俺はまあ……とことん調子が悪かった。もっと本領を発揮できていれば、活躍できたのは間違いないんだけどな。
「くっそー。俺の調子が本調子だったらな……」
「怪奇谷君。あなた手を抜いてるの?」
「ち、違う! そ、その……腕の調子が悪くてな……」
「さぁーて。次のゲームやるかぁ!」
完二はすでに準備万端といった様子だ。よくよく考えてみれば、あいつらは俺たちが来るよりも前からやってたんだよな。一体これで何ゲーム目なんだろうか。
「ん? お前ら来てたのか」
すると突然、フロア内に響き渡る声がした。振り返ると、どこかで見たヤンキーみたいな見た目の人物がいた。
「あっ、龍牙さん! なんでこんなところに!?」
「あれ? 雅人まで。何してんの?」
剛がつるんでいる不良軍団のリーダー格である人物、龍牙メイ。と……その隣にいるのは、根井九の弟である根井九雅人君だった。
「何ってメイさんと修行だよ。姉ちゃんこそ何してんの? デート?」
「修行って……まあそれはいいとして、そうよ。デート。姫蓮たちと一緒にね」
「デートってお前ら……とうとうダブルデートに手を出したのか……チッ! 遊んでんなほんと!」
龍牙さんはどういうわけか俺の方を睨んでくる。
「は、はは」
俺は思わず目を逸らす。悪い人ではないのは知っているが、どうにもこういう見た目の人は苦手だ。

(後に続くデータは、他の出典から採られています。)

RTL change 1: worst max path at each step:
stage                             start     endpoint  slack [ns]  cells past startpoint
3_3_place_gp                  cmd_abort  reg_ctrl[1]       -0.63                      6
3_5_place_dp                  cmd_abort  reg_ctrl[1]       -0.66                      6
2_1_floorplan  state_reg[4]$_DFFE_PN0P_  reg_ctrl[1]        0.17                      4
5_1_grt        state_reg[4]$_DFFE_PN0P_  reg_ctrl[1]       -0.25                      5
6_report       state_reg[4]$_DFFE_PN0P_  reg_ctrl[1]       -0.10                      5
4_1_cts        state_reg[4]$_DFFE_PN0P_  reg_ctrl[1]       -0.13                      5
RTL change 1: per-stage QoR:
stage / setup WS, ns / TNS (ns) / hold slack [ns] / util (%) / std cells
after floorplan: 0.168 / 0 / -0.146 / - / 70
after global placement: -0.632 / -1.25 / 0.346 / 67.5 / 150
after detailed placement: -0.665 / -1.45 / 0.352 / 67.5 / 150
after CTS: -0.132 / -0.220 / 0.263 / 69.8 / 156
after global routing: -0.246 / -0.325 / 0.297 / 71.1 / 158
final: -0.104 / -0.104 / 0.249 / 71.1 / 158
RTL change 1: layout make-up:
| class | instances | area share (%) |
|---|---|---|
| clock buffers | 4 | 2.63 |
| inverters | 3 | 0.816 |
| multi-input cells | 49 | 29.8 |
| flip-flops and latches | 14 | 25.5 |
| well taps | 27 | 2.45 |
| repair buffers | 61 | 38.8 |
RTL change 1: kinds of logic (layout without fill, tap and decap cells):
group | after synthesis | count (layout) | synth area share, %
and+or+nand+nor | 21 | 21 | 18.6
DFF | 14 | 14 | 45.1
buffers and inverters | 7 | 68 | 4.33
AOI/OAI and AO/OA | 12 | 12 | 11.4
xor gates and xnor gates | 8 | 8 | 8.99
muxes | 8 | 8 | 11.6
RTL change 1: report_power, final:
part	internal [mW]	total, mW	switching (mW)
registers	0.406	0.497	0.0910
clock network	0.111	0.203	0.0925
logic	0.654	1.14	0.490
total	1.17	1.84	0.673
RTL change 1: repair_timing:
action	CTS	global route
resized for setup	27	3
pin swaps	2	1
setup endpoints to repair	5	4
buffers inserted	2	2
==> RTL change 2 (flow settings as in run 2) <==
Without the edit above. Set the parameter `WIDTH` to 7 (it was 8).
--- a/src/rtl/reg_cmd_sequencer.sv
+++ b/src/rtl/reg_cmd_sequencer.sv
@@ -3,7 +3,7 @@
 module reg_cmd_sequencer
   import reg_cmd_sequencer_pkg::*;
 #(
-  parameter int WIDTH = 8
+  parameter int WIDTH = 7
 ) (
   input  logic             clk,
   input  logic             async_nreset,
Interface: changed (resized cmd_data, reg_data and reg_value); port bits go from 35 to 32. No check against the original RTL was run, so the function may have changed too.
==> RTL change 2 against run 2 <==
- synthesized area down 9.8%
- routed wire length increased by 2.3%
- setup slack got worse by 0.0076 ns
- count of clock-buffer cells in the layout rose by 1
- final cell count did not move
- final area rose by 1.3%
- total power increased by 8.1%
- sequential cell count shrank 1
<file path="src/rtl/median_sort_pipe.sv">
// median_sort_pipe
//   Pipelined odd-even transposition sorter for N samples of WIDTH bits.
//   Every compare-exchange stage is registered together with a valid bit.
//   One global advance signal moves the whole pipeline, so bubbles are
//   carried through rather than compressed. The output is the last stage
//   register, and the median is a fixed slice of it.
//
// Parameters
//   WIDTH   bits per sample
//   N       samples per vector (2..16)
//   SIGNED  0 = unsigned compare, 1 = two's-complement compare
//
// Ports
//   clk        rising-edge clock
//   rst        asynchronous active-high reset; clears all data and valid bits
//   in_valid   data_in carries a vector
//   in_ready   vector accepted this cycle if in_valid (= advance)
//   data_in    sample i at [i*WIDTH +: WIDTH]
//   out_valid  sort_out / median valid
//   out_ready  consumer takes the output this cycle
//   sort_out   ascending, smallest at [0 +: WIDTH]
//   median     sorted element (N-1)/2 (lower median for even N)
//   busy       some stage holds a valid vector
module median_sort_pipe #(
  parameter int WIDTH  = 32,
  parameter int N      = 5,
  parameter int SIGNED = 0
) (
  input  logic                 clk,
  input  logic                 rst,
  input  logic                 in_valid,
  output logic                 in_ready,
  input  logic [N*WIDTH-1:0]   data_in,
  output logic                 out_valid,
  input  logic                 out_ready,
  output logic [N*WIDTH-1:0]   sort_out,
  output logic [WIDTH-1:0]     median,
  output logic                 busy
);

  logic [N*WIDTH-1:0] r_data [N];
  logic [N-1:0]       r_vld;

  logic [N*WIDTH-1:0] w_stage_in  [N];
  logic [N*WIDTH-1:0] w_stage_out [N];
  logic               w_advance;

  // True when a must move above b. Equal values never swap.
  function automatic logic f_gt(input logic [WIDTH-1:0] a, input logic [WIDTH-1:0] b);
    if (SIGNED != 0) f_gt = ($signed(a) > $signed(b));
    else             f_gt = (a > b);
  endfunction

  always_comb begin
    w_stage_in[0] = data_in;
    for (int unsigned s = 1; s < N; s++) begin
      w_stage_in[s] = r_data[s-1];
    end
  end

  // Stage s pairs (s%2, s%2+1), (s%2+2, s%2+3), ... ; an unpaired top
  // element simply passes through via the default copy.
  always_comb begin
    for (int unsigned s = 0; s < N; s++) begin
      w_stage_out[s] = w_stage_in[s];
      for (int unsigned i = s % 2; i + 1 < N; i += 2) begin
        if (f_gt(w_stage_in[s][i*WIDTH +: WIDTH], w_stage_in[s][(i+1)*WIDTH +: WIDTH])) begin
          w_stage_out[s][i*WIDTH +: WIDTH]     = w_stage_in[s][(i+1)*WIDTH +: WIDTH];
          w_stage_out[s][(i+1)*WIDTH +: WIDTH] = w_stage_in[s][i*WIDTH +: WIDTH];
        end
      end
    end
  end

  assign w_advance = !r_vld[N-1] || out_ready;

  always_ff @(posedge clk or posedge rst) begin
    if (rst) begin
      for (int unsigned s = 0; s < N; s++) begin
        r_data[s] <= '0;
      end
      r_vld <= '0;
    end else if (w_advance) begin
      for (int unsigned s = 0; s < N; s++) begin
        r_data[s] <= w_stage_out[s];
      end
      r_vld <= {r_vld[N-2:0], in_valid};
    end
  end

  assign in_ready  = w_advance;
  assign out_valid = r_vld[N-1];
  assign sort_out  = r_data[N-1];
  assign median    = r_data[N-1][((N-1)/2)*WIDTH +: WIDTH];
  assign busy      = |r_vld;

endmodule

</file>
<file path="config.mk">
export PLATFORM = sky130hd
export DESIGN_NAME = median_sort_pipe
export DESIGN_NICKNAME = d
export VERILOG_FILES = /design/src/rtl/median_sort_pipe.sv
export SDC_FILE = /design/constraint.sdc
export NUM_CORES = 2
export LEC_CHECK = 0
export ABC_AREA = 1
export BUFFER_PORTS_ARGS = -buffer_cell sky130_fd_sc_hd__buf_2
export CORE_UTILIZATION = 40
export CTS_CLUSTER_DIAMETER = 50
export DETAILED_ROUTE_END_ITERATION = 6
export PLACE_DENSITY_LB_ADDON = 0.1
export SLEW_MARGIN = 15
export SYNTH_ARGS = -nofsm -noshare
export SYNTH_HDL_FRONTEND = slang
export SYNTH_SLANG_ARGS = --single-unit
</file>
<file path="constraint.sdc">
create_clock -name clk -period 30.8 [get_ports clk]
set_input_delay 3.08 -clock clk [delete_from_list [all_inputs] [get_ports clk]]
set_output_delay 3.08 -clock clk [all_outputs]
set_load 0.01 [all_outputs]
</file>
==> flow_summary.yaml <==
final_layout:
  nFillCells: 12522
  fin_nets: 7116
  register_area_um2: 20100
  multi_input_area_um2: 22400
  final_util_pct: 44.4
  n_antenna_cell: 0
  drive_gt1_share_pct: 9.56
  area_growth_pct: 10.1
power:
  worst_ir_drop_vdd_mv: 0.0889
  p_per_area_nw_per_um2: 133
  p_leak_nw: 29.7
  p_total_mw: 7.09
global_route:
  busiest_layer: "met2"
  track_usage_pct: 25.4
  antenna_found_initial: 1
  use_met2_pct: 37.8
  grt_max_degree: 207
  grt_util_met1_pct: 37.4
  grt_first_pass_wirelength_mm: 241
  globalRoute.totalOverflow: 0
  met3_usage_pct: 3.51
  grt_pass1_vias: 39892
clock_network:
  insertion_delay_ns: 0.71
  cts_tree: "yes"
  ctsHtreeMaxLevel: 3
  cts_hold_buf: 0
  cts.sinks: 805
  clk_path_buf_depth: 3
  cts_resized: 0
  cts_root_buf: "clkbuf_16"
  clk_pin_slew_ns: 0.06
  postCtsSetupRepairBufs: 0
  numCtsBuffers: 111
synthesis:
  synth_nets: 7175
  ys_seq_elements: 805
  yosysSeqAreaShare_pct: 41.6
  synth_area_per_cell_um2: 7.24
  synth_top_area_cell: "dfrtp_1"
  synth_ff_type: "dfrtp_1"
  netlist_area_um2: 48400
  synthCells: 6691
  synthMostInstantiatedCell: "nand2_1"
  synth_common_cells: "2525 x nand2_1, 1283 x nand3_1, 805 x dfrtp_1"
  ys_types: 25
  synth_edf_count: 0
  ys_top_cells_by_area: "dfrtp_1 42%, nand2_1 20%, nand3_1 13%, ha_1 8.3%, inv_1 5.6%"
  synth_top_area_share_pct: 41.6
  yosys_warnings: 0
  async_flop_share_pct: 100
worst_setup_path:
  r2r_slack_ns: 26.23
  arrival_ns: 4.50
  max_stage_delay_ns: 0.50
  worstReg2RegStart: "r_vld[4]"
  cpMostUsedCell: "buf_2"
  cp_slowest_cell: "buf_4"
  critPathKind: "in2out"
  reg2reg_to: "r_data[503]"
  crit_required_ns: 27.72
  cp_cell_sequence: "buf_2, nor2_4, buf_4, inv_8, buf_2"
  endpoint: "in_ready"
  worstSetupStartpoint: "out_ready"
  critPathCaptureType: "primary output"
  startpoint_type: "input pin"
  critPathMaxFanout: 121
  r2r_cells: 9
timing:
  rsz0062_at_grt: "no"
  finalSetupViolCount: 0
  fin_crit_ns: 7.58
  fin_crit_sh_pct: 24.6
  skew_ns: 0.0217
  tightest_slew_ns: 1.15
  tns_ns: 0
  relSlewSlack_pct: 23.3
  drv_slew: 0
  hold_violations: 0
  fmax_ghz: 0.132
flow_run:
  maxCapViolCount: 0
placed_design:
  gp_congestion: 0.871
  io_buffers: 358
  dp_hpwl_mm: 112
detailed_routing:
  drt_iter0_markers: 3607
  routed_wl_mm: 155
  drc: 0
  vias: 42363
  drtPass1Iterations: 6
  final_antenna_net_count: 0
  routedWlPerCell_um: 18.6
  viasPerCell: 5.08
floorplanning:
  ioPinCount: 359
  core_area_um2: 120000
  rows: 127
  die_area_um2: 122000
  die_w_um: 350
  start_util_pct: 40.4
  die_y_um: 350
hold_path:
  min_path_type: "reg2reg"
run_status:
  status: "complete, no violations"
[power by group]
part / internal (mW) / total [mW] / leakage [nW] / switching [mW]
Clock: 0.809 / 1.33 / 1.88 / 0.522
Sequential: 1.61 / 2.06 / 9.51 / 0.452
Combinational: 1.18 / 3.69 / 18.3 / 2.51
Total: 3.60 / 7.09 / 29.7 / 3.49
[kinds of logic (layout without fill, tap and decap cells)]
logic type	after synthesis	after routing	share of synthesized area [%]
simple gates	3968	3968	34.5
compound gates	307	307	3.30
buf+inv	1291	1326	12.3
fa+ha+maj	320	320	8.27
flops	805	805	41.6
[state kept, by name, summed over array words and instances (netlist names)]
signal,cells
r_data,640
r_vld,5
sort_out,160
[stage by stage]
step | cells | setup slack (ns) | hold slack (ns) | instance area, um2
2_1_floorplan | 6691 | 5.11 | 0.442 | 48400
3_3_place_gp | 8131 | 23.22 | 0.457 | 49400
3_5_place_dp | 8131 | 23.21 | 0.461 | 49400
4_1_cts | 8338 | 23.21 | 0.474 | 53300
5_1_grt | 8338 | 23.11 | 0.483 | 53300
6_report | 8338 | 23.22 | 0.472 | 53300
[per-layer routing]
| layer | vias to the layer above | part of all wire (%) |
|---|---|---|
| met5 | - | 0.0084 |
| met4 | 2 | 3.3 |
| met3 | 237 | 5.6 |
| met2 | 1185 | 43 |
| met1 | 19962 | 48 |
| li1 | 20977 | - |
[cell usage in the layout (no fill, tap or decap), drive strengths merged]
cell type,count
a21oi,132
nand4,22
inv,741
nand3,1303
clkbuf,140
or2,1
a21o,12
clkinvlp,10
nor2,110
nor3,2
buf,398
nand3b,1
ha,320
bufinv,11
nor4,1
clkinv,26
dfrtp,805
nand2,2528
o21a,13
o21ai,150
[layout make-up]
cell class              instances  area share, %
flip-flops and latches        805           37.8
clock inverters                67           1.49
multi-input cells            4595           42.0
clock buffers                 140           5.77
well taps                    1612           3.78
inverters                     721           5.10
repair buffers                398           4.02
[how the worst min path moves through the flow]
stage	from	to	cells after the start	slack, ns
2_1_floorplan	r_data[288]	sort_out[128]	2	0.44
3_3_place_gp	sort_out[34]	sort_out[34]	2	0.46
3_5_place_dp	sort_out[18]	sort_out[18]	2	0.46
4_1_cts	r_data[292]	sort_out[132]	2	0.47
5_1_grt	sort_out[18]	sort_out[18]	2	0.48
6_report	sort_out[14]	sort_out[14]	2	0.47
[worst max-delay path: cells and delay by family]
family / cells / cell delay, ns
buffers and inverters: 4 / 1.24
and+or+nand+nor: 1 / 0.08
Power figures use the tool's default switching activity.
--- src/rtl/ps2_host_tx.sv ---
// ps2_host_tx: PS/2 host-to-device command byte transmitter with filtered line inputs.
// Define PS2_TX_RESEND_EN to retry a failed transfer once before pulsing oError.
module ps2_host_tx #(
    parameter int INHIBIT_CYCLES = 5000,
    parameter int TIMEOUT_CYCLES = 750000,
    parameter int FILTER_LEN = 8
) (
    input  logic       Clock,
    input  logic       Reset,
    input  logic [7:0] iData,
    input  logic       iSend,
    input  logic       iPS2_CLK,
    input  logic       iPS2_DATA,
    output logic       oPS2_CLK_OE,
    output logic       oPS2_DATA_OE,
    output logic       oBusy,
    output logic       oDone,
    output logic       oError
);
    localparam int IW = $clog2(INHIBIT_CYCLES + 1);
    localparam int TW = $clog2(TIMEOUT_CYCLES + 1);
    localparam logic [IW-1:0] INH_LAST = IW'(INHIBIT_CYCLES - 1);
    localparam logic [TW-1:0] TMO_LAST = TW'(TIMEOUT_CYCLES - 1);

    typedef enum logic [3:0] {IDLE, INHIBIT, REQ, BITS, PARITY, STOP, ACK, WAIT_IDLE, DONE, ERR} stateT;

    stateT state;
    logic [1:0] clkSync, dataSync;
    logic [FILTER_LEN-1:0] clkHist, dataHist;
    logic clkFilt, dataFilt, clkPrev;
    logic [IW-1:0] inhCnt;
    logic [TW-1:0] toutCnt;
    logic [3:0] bitCnt;
    logic [7:0] dataReg;
    logic parity;
    logic fall, timed, timeout, fail, canRetry;

    // Idle bus is high, so the conditioning chain resets to ones.
    always_ff @(posedge Clock or negedge Reset) begin
        if (!Reset) begin
            clkSync <= '1;
            dataSync <= '1;
            clkHist <= '1;
            dataHist <= '1;
            clkFilt <= 1'b1;
            dataFilt <= 1'b1;
            clkPrev <= 1'b1;
        end else begin
            clkSync <= {clkSync[0], iPS2_CLK};
            dataSync <= {dataSync[0], iPS2_DATA};
            clkHist <= {clkHist[FILTER_LEN-2:0], clkSync[1]};
            dataHist <= {dataHist[FILTER_LEN-2:0], dataSync[1]};
            clkFilt <= &clkHist | (clkFilt & |clkHist);
            dataFilt <= &dataHist | (dataFilt & |dataHist);
            clkPrev <= clkFilt;
        end
    end

    assign fall = clkPrev & ~clkFilt;
    assign timed = state inside {BITS, PARITY, STOP, ACK, WAIT_IDLE};
    assign timeout = timed && toutCnt == TMO_LAST;
    assign fail = timeout || (state == ACK && fall && dataFilt);

`ifdef PS2_TX_RESEND_EN
    logic retried;
    always_ff @(posedge Clock or negedge Reset) begin
        if (!Reset) retried <= 1'b0;
        else if (state == IDLE) retried <= 1'b0;
        else if (fail) retried <= 1'b1;
    end
    assign canRetry = !retried;
`else
    assign canRetry = 1'b0;
`endif

    always_ff @(posedge Clock or negedge Reset) begin
        if (!Reset) begin
            state <= IDLE;
            oPS2_CLK_OE <= 1'b0;
            oPS2_DATA_OE <= 1'b0;
            oBusy <= 1'b0;
            oDone <= 1'b0;
            oError <= 1'b0;
            inhCnt <= '0;
            toutCnt <= '0;
            bitCnt <= '0;
            dataReg <= '0;
            parity <= 1'b0;
        end else begin
            oDone <= 1'b0;
            oError <= 1'b0;
            if (timed) toutCnt <= toutCnt + TW'(1);
            if (timed && fall) bitCnt <= (bitCnt == 4'd11) ? bitCnt : bitCnt + 4'd1;
            if (fail) begin
                oPS2_DATA_OE <= 1'b0;
                inhCnt <= '0;
                if (canRetry) begin
                    oPS2_CLK_OE <= 1'b1;
                    state <= INHIBIT;
                end else begin
                    oPS2_CLK_OE <= 1'b0;
                    oBusy <= 1'b0;
                    oError <= 1'b1;
                    state <= ERR;
                end
            end else begin
                case (state)
                    IDLE: if (iSend) begin
                        dataReg <= iData;
                        parity <= ~^iData;
                        oBusy <= 1'b1;
                        oPS2_CLK_OE <= 1'b1;
                        inhCnt <= '0;
                        state <= INHIBIT;
                    end
                    INHIBIT: begin
                        inhCnt <= inhCnt + IW'(1);
                        if (inhCnt == INH_LAST) begin
                            oPS2_DATA_OE <= 1'b1;
                            state <= REQ;
                        end
                    end
                    REQ: begin
                        oPS2_CLK_OE <= 1'b0;
                        toutCnt <= '0;
                        bitCnt <= '0;
                        state <= BITS;
                    end
                    BITS: if (fall) begin
                        oPS2_DATA_OE <= ~dataReg[bitCnt[2:0]];
                        if (bitCnt == 4'd7) state <= PARITY;
                    end
                    PARITY: if (fall) begin
                        oPS2_DATA_OE <= ~parity;
                        state <= STOP;
                    end
                    STOP: if (fall) begin
                        oPS2_DATA_OE <= 1'b0;
                        state <= ACK;
                    end
                    ACK: if (fall) state <= WAIT_IDLE;
                    WAIT_IDLE: if (clkFilt && dataFilt) begin
                        oDone <= 1'b1;
                        oBusy <= 1'b0;
                        state <= DONE;
                    end
                    default: state <= IDLE;
                endcase
            end
        end
    end
endmodule

--- config.mk ---
export PLATFORM = sky130hd
export DESIGN_NAME = ps2_host_tx
export DESIGN_NICKNAME = d
export VERILOG_FILES = /design/src/rtl/ps2_host_tx.sv
export SDC_FILE = /design/constraint.sdc
export NUM_CORES = 1
export LEC_CHECK = 0
export ABC_CLOCK_PERIOD_IN_PS = 2600
export CAP_MARGIN = 20
export CORE_MARGIN = 4
export CORE_UTILIZATION = 35
export CTS_BUF_LIST = sky130_fd_sc_hd__clkbuf_4 sky130_fd_sc_hd__clkbuf_8
export CTS_CLUSTER_SIZE = 25
export DETAILED_ROUTE_END_ITERATION = 8
export PLACE_DENSITY = 0.5
export SYNTH_ARGS = -nofsm -noshare
export SYNTH_HDL_FRONTEND = slang
export SYNTH_SLANG_ARGS = --single-unit
--- constraint.sdc ---
create_clock -name Clock -period 2.6 [get_ports Clock]
set_input_delay 0.52 -clock Clock [delete_from_list [all_inputs] [get_ports Clock]]
set_output_delay 0.52 -clock Clock [all_outputs]
set_load 0.01 [all_outputs]
==> run metrics <==
CTS H-tree depth 3; CTS tree yes; Met1 Routed Length about 3600 µm; Fin Clk Skew ~9 ps; P_leak approximately 1.7 nW; Global Route Usage Sum between 10 and 15%; count of final hold-check violations 0; Setup Fix Bufs, Post-CTS 0; syn avg cell area between 10 and 15 µm²; Syn Inst Count approximately 340; reg2reg end inhCnt[9]; Final ANT Viol Nets 0; area of the die 0.0121 mm²; Switching Power slightly above 0.5 mW; Least-Margin Pin Slew ~670 ps; largest net degree at the start of global routing 41; # diodes 0; Crit Path Category reg -> reg; # nets final ~380; share of flip-flops with an asynchronous set or reset 100%; WL/cell roughly 14 µm; detailed-route wire length roughly 7000 µm; Worst Setup End Kind flip-flop; routed wl met2 just over 3000 µm; Via-to-Cell Ratio 5.10; clock sinks 78; r2r worst-path depth 5; gp weighted congestion between 0.7 and 0.8; die width about 110 µm; Reg2Reg Launch Point toutCnt[6]; fraction of layout cells with a size suffix above 1 17.3%; post-layout util a little over two fifths; Post-CTS Hold Buffers 0; fin crit period 2170 ps; max frequency about 0.46 GHz; vias 2535; crit-path max cell delay around 550 ps; DR top layer met4; Setup TNS 0 ps; Logic pwr share about 3.6%; initial core utilization between 30% and 40%; Mapped Area ~0.0036 mm²; Reg2Reg Setup Slack roughly 430 ps; critical path peak fanout 19; CP Cell Sequence nor4bb_1 > and4_1 > a21oi_2 > or4_1 > a21oi_1; sequential area share after synthesis a little over half; Sw Share 21.1%; vias in the first global route ~2500; first-pass GRT wire length ~12000 µm; DIE HEIGHT 110 µm; Clk Latency, worst-skew pair approximately 350 ps; Clock Path Buffers 2; Post-synth top flop dfrtp_1; Syn. warnings 0; PortBufs 17; MaxCap Viol Count 0; EDFF count, synth 0; Area Overhead vs Synth 16.2%; Pwr Density 582 mW/mm²; initial antenna violation count 0; result of the run finished, final reports clean; DP HPWL between 4000 and 5000 µm; metal3 WL 246 µm; CTS root buffer clkbuf_8; CP max stage cell or4_1; post_cts resized 0; clock transition at the registers of the reported paths roughly 80 ps; I/O pin count 18; data required time of the critical path approximately 2900 ps; Mapped Nets between 300 and 400; Final Max Slew Viols 0; crit share post-route between 80% and 90%; CP startpoint kind flip-flop; Seq pwr share 51.6%; Pint 1.94 mW; Slew HR 55.3%; worst hold path type in -> async; row count 36; Core Box Area 0.00995 mm²; RSZ-0062 raised after global routing no; TritonCTS Buffers 9; GRT overflow 0; synthesized flop and latch total 78; Unique masters post-synth between 40 and 50; DRT Pass-1 Iters 4; initial drt markers ~150; CP arrival about 2500 ps; clock group share of total power 44.8%; VDD IR max 0.210 mV; final setup violation count 0; detailed-route DRC error count 0
[cell type report]
cell class | count | area [µm²]
fillers | 961 | 5740
flip-flops and latches | 78 | 1980
multi-input cells | 243 | 1590
repair buffers | 22 | 218
well taps | 133 | 166
clock buffers | 9 | 124
clock inverters | 7 | 120
inverters | 5 | 18.8
[flip-flops by register name, summed over array words and instances (netlist names), 2 cells and up]
signal	count
bitCnt	4
clkSync	2
state	4
dataSync	2
clkHist	8
dataHist	8
toutCnt	20
dataReg	8
inhCnt	13
[placed cells by master, fill, tap and decap left out, types with 5 or more instances in the layout]
cell type and n:
o21ai_0 19, mux2_4 5, dfrtp_1 55, xnor2_1 17, mux2i_1 5, dfstp_2 23
nor3_1 11, and3_1 8, nand4_1 12, or3_1 7, nor2b_1 6, clkbuf_8 9
xor2_1 9, clkdlybuf4s50_1 16, nand2_1 28, buf_4 5, nand3_1 13, a21oi_1 12
nor2_1 35
[cells by family after synthesis]
logic type,after synthesis,synth area share (%)
and+or+nand+nor,148,22.0
DFF,78,54.6
AOI/OAI and AO/OA,50,8.38
xor gates and xnor gates,26,6.27
muxes,16,5.93
buffers and inverters,14,1.79
adders and majority gates,3,1.03
[power by group through the flow]
stage	clock (mW)	sequential [mW]	combinational [mW]
4_1_cts	1.14	1.27	0.0911
3_5_place_dp	0	1.29	0.0907
2_1_floorplan	0	1.29	0.0344
5_1_grt	1.18	1.27	0.0994
6_report	1.10	1.27	0.0879
3_3_place_gp	0	1.29	0.0891
[metrics by stage]
step                instance area [µm²]  instances  worst slack (ps)  total power, mW  hold WS, ps
floorplan                          3630        335               728             1.32          224
global placement                   3970        481               417             1.38          347
detailed placement                 3970        481               392             1.38          350
CTS                                4220        497               430             2.50          141
global route                       4220        497               321             2.56          173
finish                             4220        497               426             2.46          138
[per-layer routing]
layer | track usage [%] | vias to the layer above
met3 | 3.46 | 9
met5 | 0 | -
met2 | 18.8 | 45
met1 | 18.3 | 1227
li1 | - | 1254
met4 | 4.27 | 0
[worst max-delay path, delay by kind of cell, from the launching register on]
family / cells / cell delay [ps]
simple gates: 3 / 1320
flops: 1 / 430
compound gates: 2 / 350
[cell usage after synthesis, types with 3 or more instances]
cell type	count	area share, %
nor2b_1	6	1.0
nor2_1	35	3.6
or3_1	7	1.2
o21ai_0	19	2.6
dfstp_2	23	17
buf_2	4	0.55
ha_1	3	1.0
nand2b_1	4	0.69
nor4bb_1	3	0.83
inv_1	4	0.41
and4_1	4	0.97
nand2_1	28	2.9
dfrtp_1	55	38
o31ai_1	4	0.83
and3_1	8	1.4
nand3_1	13	1.8
o41ai_1	3	0.72
or4_1	3	0.62
mux2_4	5	2.1
mux2i_1	5	1.4
mux2_2	4	1.2
nand4_1	12	2.1
clkbuf_1	4	0.41
xnor2_1	17	4.1
nor3_1	11	1.5
xor2_1	9	2.2
a21oi_1	12	1.7
[worst max-delay path by stage]
stage / endpoint / cells past startpoint / slack, ps / from
after detailed placement: inhCnt[12] / 4 / 390 / iSend
final: inhCnt[9] / 5 / 430 / toutCnt[6]
after CTS: inhCnt[9] / 5 / 430 / toutCnt[6]
after floorplan: dataReg[3] / 5 / 730 / state[3]
after global routing: inhCnt[9] / 5 / 320 / toutCnt[6]
after global placement: dataReg[5] / 3 / 420 / iSend
(Power assumes the default switching activity.)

「龍牙? おい、まさか龍牙メイか!? あ、あの伝説の!?」
すると突然、完二が叫び出す。まるで恐ろしいモノを見てしまったかのように。
「完二君。知っているのですか?」
「あ、当たり前だ……この辺で奴の名を知らない者はいねぇよ。だ、大体な! 俺のダークネスチーターズを解散させたのもアイツなんだぞ!」
へぇ。完二のチームは解散していたのか。まるで興味がないけど。
「なんだお前? お前も天理たちと遊んでんのか?」
「へっ、そうだ。勝った奴らにクレープを奢るっていう賭け付きだけどな!」
その言葉を聞いて、龍牙さんは目を細めた。
「へぇ、クレープ……賭け、ね」
「メイさん。俺、クレープ食べたい!」
雅人君は龍牙さんの腕を掴む。しかしなんというか……なぜこの2人はこんなにも距離が近いのだろうか?
「おい。その勝負! あたしたちも混ぜろ!」
龍牙さんは堂々と宣言した。その立ち姿は自信に満ち溢れていた。
「ふっ、いいぜ! ダークネスチーターズが敗れた屈辱、ここで晴らしてやるぜ!!」
「ダークネス……なんちゃらはなんのことかしらねぇけど、負けたらクレープ奢りだからな?」
まさかの龍牙さん雅人君ペアが途中乱入することとなった。